Der positive Entwicklungstrend im Tourismus der Gespanschaft Zagreb setzt sich fort. Nach den neuesten Daten des eVisitor-Systems wurden im Jahr 2022 rund 56 % mehr Ankünfte und 48 % mehr Übernachtungen verzeichnet als im Jahr 2021.
Im Vergleich zum touristischen Rekordjahr 2019 erreichte die Gespanschaft Zagreb rund 91 % der damaligen Ankünfte, während die Zahl der Übernachtungen das Niveau von 2019 sogar um rund 2 % übertraf.
Die meisten Gäste übernachteten in den Destinationen Velika Gorica, Sveta Nedelja, Jastrebarsko, Samobor und Ivanić-Grad.

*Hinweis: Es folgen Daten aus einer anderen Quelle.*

--- src/rwpm_top.sv ---
`timescale 1ns/100ps
`default_nettype none
`include "rwpm_regs.svh"
module rwpm_top (
	// Clock and reset
	input  wire logic                 clock,
	input  wire logic                 rst,
	// Power-on indication and external reset pin
	input  wire logic                 por,
	input  wire logic                 pin_reset,
	// Factory code options
	input  wire logic                 low_supply_option,
	input  wire logic                 watchdog_code_option,
	input  wire logic [1:0]           low_supply_threshold,
	// Analogue comparators, one per threshold level
	input  wire logic [2:0]           supply_low_level,
	// Independent RC oscillator tick
	input  wire logic                 rc_tick,
	// Interrupt wake sources
	input  wire logic [2:0]           external_irq,
	input  wire logic                 comparator_irq,
	input  wire logic                 irq_pending,
	// Instruction fetch monitor
	input  wire rwpm_pkg::rwpm_fetch_t fetch_in,
	// Register port
	input  wire rwpm_pkg::rwpm_bus_t   bus_in,
	output logic [7:0]                rdata,
	// Reset and clock control
	output logic                      sys_reset,
	output logic                      cpu_clk_en,
	output logic                      periph_clk_en,
	output logic                      osc_run
);
	import rwpm_pkg::*;

	// ------------------------------------------------------------
	// Period decoding
	// ------------------------------------------------------------
	function automatic logic [21:0] rwpm_period(input logic [2:0] sel);
		logic [12:0] ms;
		ms = 13'h0001;
		case (sel)
			3'h0: ms = 13'h1000;
			3'h1: ms = 13'h0400;
			3'h2: ms = 13'h0100;
			3'h3: ms = 13'h0080;
			3'h4: ms = 13'h0040;
			3'h5: ms = 13'h0010;
			3'h6: ms = 13'h0004;
			default: ms = 13'h0001;
		endcase
		rwpm_period = 22'(ms * `RWPM_RC_TICKS_MS);
	endfunction

	function automatic logic hit(input rwpm_bus_t b, input logic [7:0] a);
		hit = (b.wr || b.rd) && (b.addr == a);
	endfunction

	function automatic logic wr_hit(input rwpm_bus_t b, input logic [7:0] a);
		wr_hit = b.wr && (b.addr == a);
	endfunction

	// Unmapped addresses read as zero
	function automatic logic [7:0] read_mux(input logic [7:0] a, input logic [7:0] st,
			input logic [7:0] pc, input logic [7:0] ky);
		case (a)
			`RWPM_ADDR_STATUS: read_mux = st;
			`RWPM_ADDR_POWER_CONTROL_REGISTER:   read_mux = pc;
			`RWPM_ADDR_KEY:    read_mux = ky;
			default:           read_mux = 8'h0;
		endcase
	endfunction

	logic [7:0]  status_word;
	logic        watchdog_overrange_flag_q;
	logic        poweron_cause_flag_q;
	logic        lowsupply_cause_flag_q;
	logic        pinf_q;
	logic [2:0]  period_q;
	logic [7:0]  power_control_register_q;
	logic [7:0]  key_q;
	logic        key_just_q;
	logic [21:0] wdog_q;
	logic [15:0] deb_q;
	logic        lvr_q;
	logic [15:0] warm_q;
	rwpm_mode_t  mode_q;
	logic        wdog_over;
	logic        pc_overrange_reset;
	logic        supply_low;
	logic        any_reset;
	logic        wake_irq;
	logic        set_power_control_register;
	logic        status_acc;
	logic        status_wr;
	logic        key_wr;
	logic        key_taken;
	logic        key_stale;
	logic        deb_done;
	logic [2:0]  level_low;
	logic [2:0]  reload_sel;
	genvar       lv;

	// ------------------------------------------------------------
	// Register decode
	// ------------------------------------------------------------
	// Reads kick the watchdog too, so a polling loop keeps it alive
	assign status_acc = hit(bus_in, `RWPM_ADDR_STATUS);
	assign status_wr  = wr_hit(bus_in, `RWPM_ADDR_STATUS);
	assign key_wr     = wr_hit(bus_in, `RWPM_ADDR_KEY);

	// ------------------------------------------------------------
	// Reset sources
	// ------------------------------------------------------------
	// One comparator per level; the option code picks which one counts
	generate
		for (lv = 0; lv < `RWPM_LEVELS; lv++) begin : g_level
			assign level_low[lv] = (low_supply_threshold == 2'(lv)) &&
				supply_low_level[lv];
		end
	endgenerate

	// Threshold code 3 matches no level, so it turns the monitor off
	assign supply_low = low_supply_option && (|level_low);
	assign pc_overrange_reset = fetch_in.fetch && ((fetch_in.pc >= `RWPM_PC_LIMIT) ||
		(fetch_in.opcode == `RWPM_BAD_OPCODE));
	assign wdog_over = watchdog_code_option && rc_tick && (wdog_q == 22'h0);
	assign any_reset = wdog_over || pc_overrange_reset || lvr_q || pin_reset;

	// Debounce restarts on any high sample, so only a continuous dip counts
	assign deb_done = deb_q >= 16'(`RWPM_DEBOUNCE_CYC);

	always_ff @(posedge clock) begin
		if (rst || por || !supply_low) begin
			deb_q <= 16'h0;
		end else if (!deb_done) begin
			deb_q <= deb_q + 16'h1;
		end
	end

	// Reset lasts as long as the supply stays low
	always_ff @(posedge clock) begin
		if (rst || por || !supply_low) begin
			lvr_q <= 1'b0;
		end else if (deb_done) begin
			lvr_q <= 1'b1;
		end
	end

	// ------------------------------------------------------------
	// Watchdog on RC ticks
	// ------------------------------------------------------------
	// A kick reloads the live period; a write takes its new period at once
	always_comb begin
		reload_sel = period_q;
		if (rst || por || any_reset) begin
			reload_sel = 3'h0;
		end else if (status_wr) begin
			reload_sel = bus_in.wdata[`RWPM_PERIOD_MSB:0];
		end
	end

	always_ff @(posedge clock) begin
		if (rst || por || status_acc || any_reset) begin
			wdog_q <= rwpm_period(reload_sel);
		end else if (rc_tick) begin
			wdog_q <= wdog_q - 22'h1;
		end
	end

	// ------------------------------------------------------------
	// Reset cause register; hardware set wins over software clear
	// ------------------------------------------------------------
	// Bit 6 is unimplemented and always reads zero
	assign status_word = {watchdog_overrange_flag_q, 1'b0, poweron_cause_flag_q, lowsupply_cause_flag_q, pinf_q, period_q};

	// Watchdog or over-range cause
	always_ff @(posedge clock) begin
		if (rst || por) begin
			watchdog_overrange_flag_q <= 1'b0;
		end else if (wdog_over || pc_overrange_reset) begin
			watchdog_overrange_flag_q <= 1'b1;
		end else if (status_wr) begin
			watchdog_overrange_flag_q <= bus_in.wdata[`RWPM_BIT_WATCHDOG_OVERRANGE_FLAG];
		end
	end

	// Power-on cause survives every other reset source
	always_ff @(posedge clock) begin
		if (rst || por) begin
			poweron_cause_flag_q <= 1'b1;
		end else if (status_wr) begin
			poweron_cause_flag_q <= bus_in.wdata[`RWPM_BIT_POWERON_CAUSE_FLAG];
		end
	end

	// Low-supply cause
	always_ff @(posedge clock) begin
		if (rst || por) begin
			lowsupply_cause_flag_q <= 1'b0;
		end else if (lvr_q) begin
			lowsupply_cause_flag_q <= 1'b1;
		end else if (status_wr) begin
			lowsupply_cause_flag_q <= bus_in.wdata[`RWPM_BIT_LOWSUPPLY_CAUSE_FLAG];
		end
	end

	// Pin reset cause
	always_ff @(posedge clock) begin
		if (rst || por) begin
			pinf_q <= 1'b0;
		end else if (pin_reset) begin
			pinf_q <= 1'b1;
		end else if (status_wr) begin
			pinf_q <= bus_in.wdata[`RWPM_BIT_PINF];
		end
	end

	// Period falls back to the longest one on any reset
	always_ff @(posedge clock) begin
		if (rst || por || any_reset) begin
			period_q <= 3'h0;
		end else if (status_wr) begin
			period_q <= bus_in.wdata[`RWPM_PERIOD_MSB:0];
		end
	end

	// ------------------------------------------------------------
	// Suspend key and power control
	// ------------------------------------------------------------
	assign set_power_control_register = wr_hit(bus_in, `RWPM_ADDR_POWER_CONTROL_REGISTER);
	assign wake_irq = (mode_q == RWPM_PDOWN) ? (|external_irq || comparator_irq) :
		irq_pending;

	// Key lives for the one following bus cycle, and one cycle more after each write it unlocks
	assign key_taken = set_power_control_register && key_q == `RWPM_KEY_VALUE && key_just_q;
	assign key_stale = mode_q == RWPM_RUN && !key_just_q && key_q != 8'h0;

	always_ff @(posedge clock) begin
		if (rst || por || any_reset) begin
			key_q <= 8'h0;
		end else if (key_wr) begin
			key_q <= bus_in.wdata;
		end else if (mode_q != RWPM_RUN && wake_irq) begin
			key_q <= 8'h0;
		end else if (key_stale) begin
			key_q <= 8'h0;
		end
	end

	always_ff @(posedge clock) begin
		if (rst || por || any_reset) begin
			key_just_q <= 1'b0;
		end else if (key_wr) begin
			key_just_q <= 1'b1;
		end else if (mode_q != RWPM_RUN && wake_irq) begin
			key_just_q <= 1'b0;
		end else if (mode_q == RWPM_RUN && !key_taken) begin
			key_just_q <= 1'b0;
		end
	end

	always_ff @(posedge clock) begin
		if (rst || por || any_reset) begin
			power_control_register_q <= 8'h0;
		end else if (set_power_control_register) begin
			power_control_register_q <= bus_in.wdata;
			if (!(key_just_q && key_q == `RWPM_KEY_VALUE)) begin
				power_control_register_q[1:0] <= 2'h0;
			end
		end else if (mode_q != RWPM_RUN && wake_irq) begin
			power_control_register_q[1:0] <= 2'h0;
		end
	end

	// ------------------------------------------------------------
	// Mode machine with wake warm-up
	// ------------------------------------------------------------
	always_ff @(posedge clock) begin
		if (rst || por || any_reset) begin
			mode_q <= RWPM_RUN;
			warm_q <= 16'h0;
		end else begin
			case (mode_q)
				RWPM_RUN: begin
					if (warm_q != 16'h0) begin
						warm_q <= warm_q - 16'h1;
					end else if (power_control_register_q[`RWPM_BIT_PDOWN]) begin
						mode_q <= RWPM_PDOWN;
					end else if (power_control_register_q[`RWPM_BIT_IDLE]) begin
						mode_q <= RWPM_IDLE;
					end
				end
				RWPM_IDLE, RWPM_PDOWN: begin
					if (wake_irq) begin
						mode_q <= RWPM_RUN;
						warm_q <= `RWPM_WARMUP_CYC;
					end
				end
				default: mode_q <= RWPM_RUN;
			endcase
		end
	end

	// ------------------------------------------------------------
	// Outputs and read port
	// ------------------------------------------------------------
	// Reset request to the rest of the device
	always_ff @(posedge clock) begin
		if (rst) begin
			sys_reset <= 1'b1;
		end else begin
			sys_reset <= por || any_reset;
		end
	end

	// Processor clock waits for the warm-up after any wake
	always_ff @(posedge clock) begin
		if (rst) begin
			cpu_clk_en <= 1'b0;
		end else begin
			cpu_clk_en <= mode_q == RWPM_RUN && warm_q == 16'h0;
		end
	end

	// Peripherals keep running in idle, stop in power-down
	always_ff @(posedge clock) begin
		if (rst) begin
			periph_clk_en <= 1'b0;
		end else begin
			periph_clk_en <= mode_q != RWPM_PDOWN && warm_q == 16'h0;
		end
	end

	// Main oscillator; the watchdog RC source is never stopped here
	always_ff @(posedge clock) begin
		if (rst) begin
			osc_run <= 1'b1;
		end else begin
			osc_run <= mode_q != RWPM_PDOWN;
		end
	end

	always_ff @(posedge clock) begin
		if (rst || !bus_in.rd) begin
			rdata <= 8'h0;
		end else begin
			rdata <= read_mux(bus_in.addr, status_word, power_control_register_q, key_q);
		end
	end
endmodule
`default_nettype wire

Die Daten des eVisitor-Systems zeigen zudem, dass – neben den inländischen Gästen – die meisten Besucher aus Deutschland, Italien, den Niederlanden, Bosnien und Herzegowina, Polen, Österreich, den Vereinigten Staaten, Slowenien, Serbien, Tschechien und China stammten.
Rund 90 % aller Ankünfte entfielen auf Individualreisende, was die Attraktivität der Destination für Gäste unterstreicht, die ihre Reise selbstständig planen und organisieren.
Mit den erzielten Ergebnissen zeigte sich Ivana Alilović, Direktorin der Tourismusgemeinschaft der Gespanschaft Zagreb, äußerst zufrieden und bedankte sich bei allen Beteiligten, die zum erfolgreichen Tourismusjahr beigetragen hatten. „Unsere Winzer, landwirtschaftlichen Familienbetriebe (OPGs), Hoteliers, Gastronomen, die lokalen Tourismusgemeinschaften sowie die Tourismusgemeinschaft der Gespanschaft Zagreb selbst haben gemeinsam ihren Beitrag geleistet. Diese enge Zusammenarbeit hat sich erneut als Schlüssel zu unserem Erfolg erwiesen“, erklärte Ivana Alilović. Sie betonte zudem, dass die Tourismusgemeinschaft auch im laufenden Jahr die Destination und ihre authentischen sowie innovativen Angebote intensiv auf den nationalen und internationalen Märkten bewerben werde. Besonders hob sie den anhaltenden Trend beim Bau und der Vermietung von Ferienhäusern hervor – sowohl traditioneller als auch luxuriöser Unterkünfte, von denen es in der Gespanschaft Zagreb inzwischen mehr als 130 gibt. „Das Interesse an Aufenthalten in Ferienhäusern hat sich im Jahr 2022 im Vergleich zum Vorjahr verdoppelt“, erläuterte Alilović.